Abstract
Purpose:
Variant filtering remains a bottleneck for the identification of candidate genes in any Next Generation Sequencing (NGS) project. This is even more critical in genetically heterogeneous diseases, such as retinal degenerations. The purpose of this work was to predict the likelihood for a gene to be involved in a dominant disease, considering the distribution of pathogenic and non-pathogenic alleles in the general population.
Methods:
Dominant properties of genes were computed by using information available on public databases of exonic variants. We selected 291 autosomal dominant (AD) and 446 autosomal recessive (AR) genes, which were assessed for specific characteristics, such as length, number and type of variants, conservation. The similarities and differences were scored with parametric and non-parametric tests and Monte Carlo simulations. We evaluated our algorithms by using a list of known genes associated with AD and AR retinitis pigmentosa (RP), as reported in the RetNet database.
Results:
AR genes carried a higher number of non-synonymous (NS) variants compared to AD genes (p=0.0035).
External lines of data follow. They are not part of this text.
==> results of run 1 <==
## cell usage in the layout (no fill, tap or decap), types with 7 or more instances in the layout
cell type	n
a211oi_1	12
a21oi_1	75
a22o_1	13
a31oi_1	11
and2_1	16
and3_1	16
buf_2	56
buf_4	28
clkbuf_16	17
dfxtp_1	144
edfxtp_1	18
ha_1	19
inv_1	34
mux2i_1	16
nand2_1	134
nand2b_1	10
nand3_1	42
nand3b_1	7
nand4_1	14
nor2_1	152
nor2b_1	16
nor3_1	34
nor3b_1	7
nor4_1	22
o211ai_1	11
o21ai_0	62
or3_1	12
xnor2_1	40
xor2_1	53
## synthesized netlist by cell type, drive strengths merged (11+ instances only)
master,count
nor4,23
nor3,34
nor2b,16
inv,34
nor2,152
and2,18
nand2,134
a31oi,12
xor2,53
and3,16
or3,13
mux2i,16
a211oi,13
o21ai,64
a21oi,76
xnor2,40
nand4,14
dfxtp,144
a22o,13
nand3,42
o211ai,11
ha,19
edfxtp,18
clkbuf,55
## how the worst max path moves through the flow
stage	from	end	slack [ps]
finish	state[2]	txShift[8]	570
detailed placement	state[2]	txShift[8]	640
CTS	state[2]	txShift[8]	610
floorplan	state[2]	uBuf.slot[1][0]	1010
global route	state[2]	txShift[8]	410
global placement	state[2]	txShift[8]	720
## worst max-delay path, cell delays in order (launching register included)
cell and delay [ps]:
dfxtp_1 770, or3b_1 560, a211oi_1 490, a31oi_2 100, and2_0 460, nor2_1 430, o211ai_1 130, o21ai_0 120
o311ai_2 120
## config.mk

```make
export PLATFORM = sky130hd
export DESIGN_NAME = energy_detect_cadence
export DESIGN_NICKNAME = d
export VERILOG_FILES = /design/src/hw/cadence_pkg.sv /design/src/hw/cadence_detector.sv /design/src/hw/energy_detect_cadence.sv
export SDC_FILE = /design/constraint.sdc
export NUM_CORES = 1
export LEC_CHECK = 0
export BUFFER_PORTS_ARGS = -buffer_cell sky130_fd_sc_hd__buf_4
export CORE_MARGIN = 5
export CORE_UTILIZATION = 45
export CTS_CLUSTER_DIAMETER = 40
export DETAILED_ROUTE_END_ITERATION = 6
export PLACE_DENSITY = 0.62
export SYNTH_ARGS = -nofsm -noshare
export SYNTH_HDL_FRONTEND = slang
export SYNTH_SLANG_ARGS = --single-unit
```

## constraint.sdc

```tcl
create_clock -name clock_in -period 5.25 [get_ports clock_in]
set_input_delay 1.05 -clock clock_in [delete_from_list [all_inputs] [get_ports clock_in]]
set_output_delay 1.05 -clock clock_in [all_outputs]
set_load 0.03 [all_outputs]
```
This is probably because pathogenic recessive alleles are tolerated in a heterozygous state, while dominant ones are not. This effect was even more significant when the per-gene ratio between NS and synonymous variants was considered (p < 10-10). A predictive tool was constructed based on the distribution of these ratios, and tested on ADRP vs. ARRP. ADRP genes could be predicted with 30% sensitivity and 100% specificity.
Conclusions:
By analyzing specific patterns of variant distribution, we could differentiate AD genes from AR ones. Although our model fails to detect many true positives, it does not provide false negative results, which represent the major obstacle in successful NGS filtering procedures. Analyses of additional features of AD vs. AR genes are currently ongoing, to ascertain whether other elements could improve our final prediction rate.